BRASILIA CINQÜENTA ANOS

 

 

 

 

L'Homme de Brasilia
Vinyliques sur toile
113 cm x 200 cm
2010

Avec «L’Homme de Brasilia», œuvre créée pour mon exposition «Brasília. De Carne e Alma» (qui s’est tenue à Brasilia, à la galerie Rubem Valentim de l’Espace Culturel Renato Russo 508 Sul, à l’occasion des célébrations du Cinquantenaire de la cité en 2010), j’ai voulu d’une certaine façon faire mes adieux à cette ville qui m’avait tant inspiré, en évoquant le merveilleux film de Philippe de Broca, «L’Homme de Rio».

C’est une œuvre qui m’a beaucoup marqué ; elle fut déterminante dans cette fascination que la ville a suscitée chez moi.

La vision de Brasilia que Broca nous a laissée, vision unique et, me semble-t-il, éminemment poétique (même si le rythme trépidant du film, les péripéties et rebondissements, l’humour et l’énergie «cent mille volts» du personnage d’Adrien incarné par Jean-Paul Belmondo paraissent constamment prendre le pas sur la distanciation rêveuse qu’inspirent les superbes images de la ville -ville qui, au moment où elles furent tournées, était encore un chantier à ciel ouvert après deux ou trois années d’existence), cette vision, donc, m’a inspiré cette toile, où Adrien-Belmondo court et court, et court encore et toujours à travers cette ébauche de ville, cette épure désincarnée et poussiéreuse de Brasilia qui se dresse sur la terre rouge du Cerrado.

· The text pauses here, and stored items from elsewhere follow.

$ cat config.mk
export PLATFORM = sky130hd
export DESIGN_NAME = res_drain
export DESIGN_NICKNAME = d
export VERILOG_FILES = /design/src/rtl/res_pkg.sv /design/src/rtl/res_drain_fifo.sv /design/src/rtl/res_drain.sv
export SDC_FILE = /design/constraint.sdc
export NUM_CORES = 2
export LEC_CHECK = 0
export CAP_MARGIN = 20
export CORE_AREA = 2 2 654 656
export DETAILED_ROUTE_END_ITERATION = 6
export DIE_AREA = 0 0 656 658
export GPL_ROUTABILITY_DRIVEN = 0
export PLACE_DENSITY = 0.38
export SLEW_MARGIN = 20
export SYNTH_ARGS = -nofsm -noshare
export SYNTH_HDL_FRONTEND = slang
export SYNTH_SLANG_ARGS = --single-unit
$ cat constraint.sdc
create_clock -name clk -period 5.1 [get_ports clk]
set_clock_uncertainty 0.2 [all_clocks]
set_input_delay 1.02 -clock clk [delete_from_list [all_inputs] [get_ports clk]]
set_output_delay 1.02 -clock clk [all_outputs]
set_load 0.1 [all_outputs]
$ cat src/rtl/res_pkg.sv
// Shared widths, encodings and the address helper for the result drain path.
package res_pkg;

    localparam int ROW_W      = 512;
    localparam int BANK_W     = 128;
    localparam int ADDR_W     = 15;
    localparam int CNT_W      = 11;
    localparam int ADDR_SHIFT = 4;
    localparam int NUM_BANKS  = 8;
    localparam int GRP_BANKS  = 4;

    // Which half of the ping/pong bank set is being drained.
    typedef enum logic {
        GRP_PING = 1'b0,
        GRP_PONG = 1'b1
    } grp_e;

    typedef enum logic [1:0] {
        ST_IDLE,
        ST_ISSUE,
        ST_WAIT,
        ST_DONE
    } state_e;

    // Row index to bank word address: each row sits on a 16-word stride.
    function automatic logic [ADDR_W-1:0] row_addr(input logic [CNT_W-1:0] row);
        return {row, {ADDR_SHIFT{1'b0}}};
    endfunction

endpackage

$ cat src/rtl/res_drain_fifo.sv
// First-word fall-through FIFO with occupancy count; the head is zero while empty.
module res_drain_fifo #(
    parameter int WIDTH = 512,
    parameter int DEPTH = 4,
    localparam int PTR_W = (DEPTH > 1) ? $clog2(DEPTH) : 1,
    localparam int CNT_F = $clog2(DEPTH + 1)
) (
    input  logic             clk,
    input  logic             rst,
    input  logic             push,
    input  logic [WIDTH-1:0] push_data,
    input  logic             pop,
    output logic [WIDTH-1:0] head_data,
    output logic             head_valid,
    output logic [CNT_F-1:0] count
);

    logic [WIDTH-1:0] mem_q [DEPTH];
    logic [WIDTH-1:0] mem_d [DEPTH];
    logic [PTR_W-1:0] rd_ptr_q, rd_ptr_d;
    logic [PTR_W-1:0] wr_ptr_q, wr_ptr_d;
    logic [CNT_F-1:0] count_q, count_d;
    logic             do_push, do_pop;

    function automatic logic [PTR_W-1:0] next_ptr(input logic [PTR_W-1:0] p);
        return (p == PTR_W'(DEPTH - 1)) ? '0 : p + PTR_W'(1);
    endfunction

    // An empty FIFO never pops and a full one only accepts when it also pops.
    assign do_pop  = pop && (count_q != '0);
    assign do_push = push && ((count_q != CNT_F'(DEPTH)) || do_pop);

    // Storage, pointer and count updates for the next cycle.
    always_comb begin
        mem_d    = mem_q;
        rd_ptr_d = rd_ptr_q;
        wr_ptr_d = wr_ptr_q;
        count_d  = count_q;
        if (do_push) begin
            mem_d[wr_ptr_q] = push_data;
            wr_ptr_d        = next_ptr(wr_ptr_q);
        end
        if (do_pop) begin
            rd_ptr_d = next_ptr(rd_ptr_q);
        end
        case ({do_push, do_pop})
            2'b10:   count_d = count_q + CNT_F'(1);
            2'b01:   count_d = count_q - CNT_F'(1);
            default: count_d = count_q;
        endcase
    end

    // Register stage with synchronous clear of contents and pointers.
    always_ff @(posedge clk) begin
        if (rst) begin
            for (int i = 0; i < DEPTH; i++) begin
                mem_q[i] <= '0;
            end
            rd_ptr_q <= '0;
            wr_ptr_q <= '0;
            count_q  <= '0;
        end else begin
            for (int i = 0; i < DEPTH; i++) begin
                mem_q[i] <= mem_d[i];
            end
            rd_ptr_q <= rd_ptr_d;
            wr_ptr_q <= wr_ptr_d;
            count_q  <= count_d;
        end
    end

    assign head_valid = (count_q != '0);
    assign head_data  = head_valid ? mem_q[rd_ptr_q] : '0;
    assign count      = count_q;

endmodule

$ cat src/rtl/res_drain.sv
// Reads a completed ping or pong half row by row and streams 512-bit rows out.
module res_drain
    import res_pkg::*;
#(
    parameter int RD_LAT     = 1,
    parameter int FIFO_DEPTH = 4
) (
    input  logic              clk,
    input  logic              rst,
    input  logic              start,
    input  logic              bank_sel,
    input  logic [CNT_W:0]    row_count,
    output logic              busy,
    output logic              done,
    output logic              rce0, rce1, rce2, rce3, rce4, rce5, rce6, rce7,
    output logic [ADDR_W-1:0] raddr0, raddr1, raddr2, raddr3,
    output logic [ADDR_W-1:0] raddr4, raddr5, raddr6, raddr7,
    input  logic [BANK_W-1:0] rdata0, rdata1, rdata2, rdata3,
    input  logic [BANK_W-1:0] rdata4, rdata5, rdata6, rdata7,
    output logic [ROW_W-1:0]  out_data,
    output logic              out_valid,
    input  logic              out_ready
);

    localparam int FC_W  = $clog2(FIFO_DEPTH + 1);
    localparam int OCC_W = $clog2(FIFO_DEPTH + RD_LAT + 2) + 1;

    state_e                         state_q, state_d;
    grp_e                           grp_q, grp_d;
    logic [CNT_W:0]                 row_count_q, row_count_d;
    logic [CNT_W-1:0]               iss_cnt_q, iss_cnt_d;
    logic [CNT_W:0]                 acc_cnt_q, acc_cnt_d;
    logic [NUM_BANKS-1:0]           rce_q, rce_d;
    logic [NUM_BANKS-1:0][ADDR_W-1:0] raddr_q, raddr_d;
    logic [RD_LAT-1:0]              vld_q, vld_d;
    logic [OCC_W-1:0]               inflight_q, inflight_d;

    logic             issue, last_issue, credit_ok, push, pop;
    logic [FC_W-1:0]  fifo_count;
    logic [OCC_W-1:0] occ;
    logic [ROW_W-1:0] push_data;

    // A return is due when the oldest valid-pipe stage fires; pop is the output handshake.
    assign push = vld_q[RD_LAT-1];
    assign pop  = out_valid && out_ready;

    // Every row already owed to the FIFO counts against its free space.
    assign occ        = OCC_W'(fifo_count) + inflight_q;
    assign credit_ok  = (occ - OCC_W'(pop)) < OCC_W'(FIFO_DEPTH);
    assign last_issue = ({1'b0, iss_cnt_q} == (row_count_q - (CNT_W+1)'(1)));

    assign push_data = (grp_q == GRP_PONG) ? {rdata7, rdata6, rdata5, rdata4}
                                           : {rdata3, rdata2, rdata1, rdata0};

    // Next-state logic of the drain sequencer.
    always_comb begin
        state_d = state_q;
        unique case (state_q)
            ST_IDLE: begin
                if (start) begin
                    state_d = (row_count == '0) ? ST_DONE : ST_ISSUE;
                end
            end
            ST_ISSUE: begin
                if (issue && last_issue) begin
                    state_d = ST_WAIT;
                end
            end
            ST_WAIT: begin
                if (acc_cnt_d == row_count_q) begin
                    state_d = ST_DONE;
                end
            end
            ST_DONE: state_d = ST_IDLE;
            default: state_d = ST_IDLE;
        endcase
    end

    // State-decoded outputs and the per-cycle read issue decision.
    always_comb begin
        busy  = 1'b0;
        done  = 1'b0;
        issue = 1'b0;
        unique case (state_q)
            ST_ISSUE: begin
                busy  = 1'b1;
                issue = credit_ok;
            end
            ST_WAIT: busy = 1'b1;
            ST_DONE: done = 1'b1;
            default: ;
        endcase
    end

    // Counters, parameter latches, SRAM port muxing and the return-tag pipe.
    always_comb begin
        grp_d       = grp_q;
        row_count_d = row_count_q;
        iss_cnt_d   = iss_cnt_q;
        acc_cnt_d   = acc_cnt_q + (CNT_W+1)'(pop);
        rce_d       = '0;
        raddr_d     = raddr_q;
        if ((state_q == ST_IDLE) && start) begin
            grp_d       = grp_e'(bank_sel);
            row_count_d = row_count;
            iss_cnt_d   = '0;
            acc_cnt_d   = '0;
        end
        if (issue) begin
            iss_cnt_d = iss_cnt_q + CNT_W'(1);
            for (int b = 0; b < GRP_BANKS; b++) begin
                if (grp_q == GRP_PONG) begin
                    rce_d[b + GRP_BANKS]   = 1'b1;
                    raddr_d[b + GRP_BANKS] = row_addr(iss_cnt_q);
                end else begin
                    rce_d[b]   = 1'b1;
                    raddr_d[b] = row_addr(iss_cnt_q);
                end
            end
        end
        vld_d[0] = |rce_q;
        for (int i = 1; i < RD_LAT; i++) begin
            vld_d[i] = vld_q[i-1];
        end
        inflight_d = inflight_q + OCC_W'(issue) - OCC_W'(push);
    end

    // State register; reset discards everything in flight.
    always_ff @(posedge clk) begin
        if (rst) begin
            state_q     <= ST_IDLE;
            grp_q       <= GRP_PING;
            row_count_q <= '0;
            iss_cnt_q   <= '0;
            acc_cnt_q   <= '0;
            rce_q       <= '0;
            raddr_q     <= '0;
            vld_q       <= '0;
            inflight_q  <= '0;
        end else begin
            state_q     <= state_d;
            grp_q       <= grp_d;
            row_count_q <= row_count_d;
            iss_cnt_q   <= iss_cnt_d;
            acc_cnt_q   <= acc_cnt_d;
            rce_q       <= rce_d;
            raddr_q     <= raddr_d;
            vld_q       <= vld_d;
            inflight_q  <= inflight_d;
        end
    end

    res_drain_fifo #(
        .WIDTH (ROW_W),
        .DEPTH (FIFO_DEPTH)
    ) u_fifo (
        .clk        (clk),
        .rst        (rst),
        .push       (push),
        .push_data  (push_data),
        .pop        (pop),
        .head_data  (out_data),
        .head_valid (out_valid),
        .count      (fifo_count)
    );

    assign {rce7, rce6, rce5, rce4, rce3, rce2, rce1, rce0} = rce_q;
    assign raddr0 = raddr_q[0];
    assign raddr1 = raddr_q[1];
    assign raddr2 = raddr_q[2];
    assign raddr3 = raddr_q[3];
    assign raddr4 = raddr_q[4];
    assign raddr5 = raddr_q[5];
    assign raddr6 = raddr_q[6];
    assign raddr7 = raddr_q[7];

endmodule

==> flow_summary.yaml <==
cts:
  clk_latency_ns: 0.89
  cts_buffers: 266
  post-cts-setup-buffers: 0
  ctsHoldBuffers: 0
  path_clk_slew_ns: 0.06
  tritoncts: "built"
  cts_resized: 0
  clockBufferDepth: 4
  htreeDepth: 5
  clock_tree.root_cell: "clkbuf_16"
  cts.sinks: 2122
detailed_routing:
  first_iter_violations: 4171
  routed_via_density: 4.62
  drc: 178
  final_antenna_net_count: 0
  finalWirelength_mm: 395
  dr.pass1.iters: 7
  num_vias: 74900
  wl_per_cell_um: 24.4
run_status:
  violations: "DRC"
  status: "complete, but fails checks"
global_route:
  grtUsageTotal: 0.176
  grt_max_degree: 165
  grt_first_pass_wirelength_mm: 561
  antenna_found_initial: 139
  grt_pass1_vias: 73900
  grt.overflow.total: 0
finish:
  nNetsFinal: 11400
  final_common_cell: "dfxtp_1"
  final_area_mm2: 0.123
  area_growth_pct: 33.2
  post-route-util: 0.289
  final_cell_mix: "dfxtp_1, nor2_1, a211oi_1"
  drive_gt1_frac: 0.156
setup_path:
  cp-startpoint: "u_fifo.rd_ptr_q[0]"
  path_max_fanout: 15
  critPathRequiredTime_ns: 3.88
  path_class: "reg2out"
  end_kind: "primary output"
  worstSetupStartpointType: "register"
  r2r-start: "u_fifo.count[1]"
  worstPathArrival_ns: 3.58
sta:
  hold_ws_ns: 0.293
  finalHoldViolCount: 0
  tns_ns: 0
  setup_viol: 0
  worst_pin_slew_ns: 1.12
  finalMaxSlewViolations: 0
  fin_crit_ns: 4.80
  fin_crit_sh: 0.942
  grt_setup_unrepaired: "false"
  fmax_mhz: 208
  relSlewSlack: 0.252
floorplan:
  die_w_um: 656
  die-area_mm2: 0.432
  die_h_um: 658
  core_mm2: 0.425
  initial_core_util: 0.217
  io_pins: 1684
  rows: 240
hold_path:
  hp-class: "reg2reg"
  holdCritStartpoint: "u_fifo.mem_q[1651]"
logic_synthesis:
  yosysTopAreaCell: "dfxtp_1"
  synth_flop_cell: "dfxtp_1"
  synth.area.top_cells: "dfxtp_1, a211oi_1, mux4_2"
  ys_types: 71
  ys_seq_elements: 2122
  yosysTopAreaCellShare: 0.460
  ys_async_sr_fraction: 0
  yosysWarnings: 0
  synth_edf_count: 0
  syn_area_per_cell_um2: 10.0
  syn-cell-area_mm2: 0.0924
  netlist_instances: 9207
  seq_area_frac_synth: 0.460
power:
  p_int_uw: 32800
  seq_power_share: 0.361
  power.density_mw_per_mm2: 399
  peakVddDrop_uv: 365
  p_comb_frac: 0.252
  power_leakage_uw: 0.0381
  p_sw_uw: 16200
  swShare: 0.331
  share_clk_of_total_power: 0.387
placement:
  io_buffers: 1651
  placedInstanceArea_mm2: 0.114
  dp_hpwl_mm: 284
job:
  drv_cap: 0
==> sequential cells by signal, indices dropped and copies added, names as in the netlist <==
signal	cells
u_fifo.mem_q	2048
rce_q	2
inflight_q	4
state_q	2
u_fifo.count	3
iss_cnt_q	11
raddr0	11
push	1
u_fifo.wr_ptr_q	2
grp_q	1
raddr7	11
acc_cnt_q	12
row_count_q	12
u_fifo.rd_ptr_q	2
==> power groups by stage <==
stage / Clock, uW / Sequential, uW / Combinational (uW)
6_report: 19000 / 17700 / 12400
3_5_place_dp: 0 / 18100 / 12700
5_1_grt: 20300 / 17800 / 13300
4_1_cts: 19600 / 17700 / 12700
2_1_floorplan: 0 / 17900 / 8170
3_3_place_gp: 0 / 18000 / 12600
==> cells by family (layout without fill, tap and decap cells) <==
group	Yosys count	count (layout)	share of synthesized area
AO/OA/AOI/OAI	2144	2144	0.173
XOR/XNOR	32	32	0.00311
adder cells (fa/ha/maj)	22	22	0.00314
buffers and inverters	1074	2328	0.0487
flip-flops	2122	2122	0.460
multiplexers	1039	1039	0.182
other	1	78	0.0000406
AND/OR/NAND/NOR	2773	2773	0.130
==> cell usage after synthesis (4+ instances only) <==
master and count:
a21oi_1 48, nand3_1 4, inv_1 25, mux4_2 512, nand2b_1 8, o21ai_0 16
ha_1 20, nor3_1 11, mux2i_1 525, or3_1 5, buf_2 30, dfxtp_1 2122
nor2b_1 520, buf_1 71, xnor2_1 24, nand4_1 7, nor2_1 2104, and3_1 10
xor2_1 7, nand2_1 64, clkbuf_1 833, buf_4 112, a211oi_1 2050, nor3b_1 9
nor4_1 7
==> path summary, 6_finish.rpt <==
check / cells past startpoint / to / slack, ns
worst max-delay path: 4 / out_data[360] / 0.30
worst min-delay path: 2 / u_fifo.mem_q[1651] / 0.29
worst max register to register: 13 / raddr7[5] / 1.37
worst min register to register: 2 / u_fifo.mem_q[1651] / 0.29
==> per-stage QoR <==
step                      worst slack (ns)  power [uW]  instances
final                                0.298       49100      16200
after global routing                 0.107       51300      16200
after CTS                            0.122       50100      16200
after detailed placement             0.504       30800      15700
after global placement               0.506       30600      15700
after floorplan                      0.755       26000       9238
==> routing by layer <==
| layer | routed length, um | vias to the layer above | track usage |
|---|---|---|---|
| met4 | 12000 | 50 | 0.0561 |
| met5 | 335 | - | 0 |
| met1 | 162000 | 36500 | 0.211 |
| met3 | 22000 | 600 | 0.0382 |
| li1 | - | 35800 | - |
| met2 | 199000 | 1971 | 0.310 |
==> worst max-delay path, cell delays in order, from the launching register on <==
cell and delay, ns:
dfxtp_4 0.65, buf_12 0.25, mux4_2 0.60, nor2b_1 0.17, clkdlybuf4s50_1 0.99
==> area by class of cell <==
class                      instances  area [um2]
clock buffer                     382        7710
sequential                      2122       42500
fill                           44200      302000
timing repair buffer            1847       19000
antenna                           46         115
tap                             5687        7120
inverter                          26        97.6
multi-input combinational       6042       45600
clock inverter                    73         996
Power figures use the tool's default switching activity.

Je voulais, en montrant un homme qui court, qui quitte la ville, exprimer ainsi le terme de ce travail sur la capitale du Brésil.

 

Et puis, en peignant, je me suis aperçu que, finalement, on ne savait pas si cet homme qui courrait était en train de s’éloigner de la ville, ou s’il se dirigeait vers elle.

Et j’y ai vu un dernier message de Brasilia, qui emprunterait pour la circonstance les mots de conclusion de «Paprika Plains», l’extraordinaire symphonie jazz-rock de Joni Mitchell, où la musicienne canadienne qui m’a fait devenir peintre évoquait la terre rouge des mesas d’Amérique du Nord et le désespoir des Indiens chassés de leurs terres (comme Niemeyer évoqua en son temps la poussière rouge du Cerrado et le désespoir des Candangos chassés de la ville après l’avoir construite), une composition qui n’a jamais cessé de m’accompagner dans ma perception du Cerrado et de la fleur blanche de béton qui y pousse depuis cinquante ans : «Et quoi que tu fasses, je reviens, flottant vers toi, je te reviens, flottant vers toi».

J’ai compris, à ce moment-là, pourquoi j’avais fait cette toile, et j’ai su que la boucle était bouclée.

Et que, même en quittant Brasilia pour désormais d’autres horizons, je lui reviendrai sans cesse dans mes rêves, à jamais.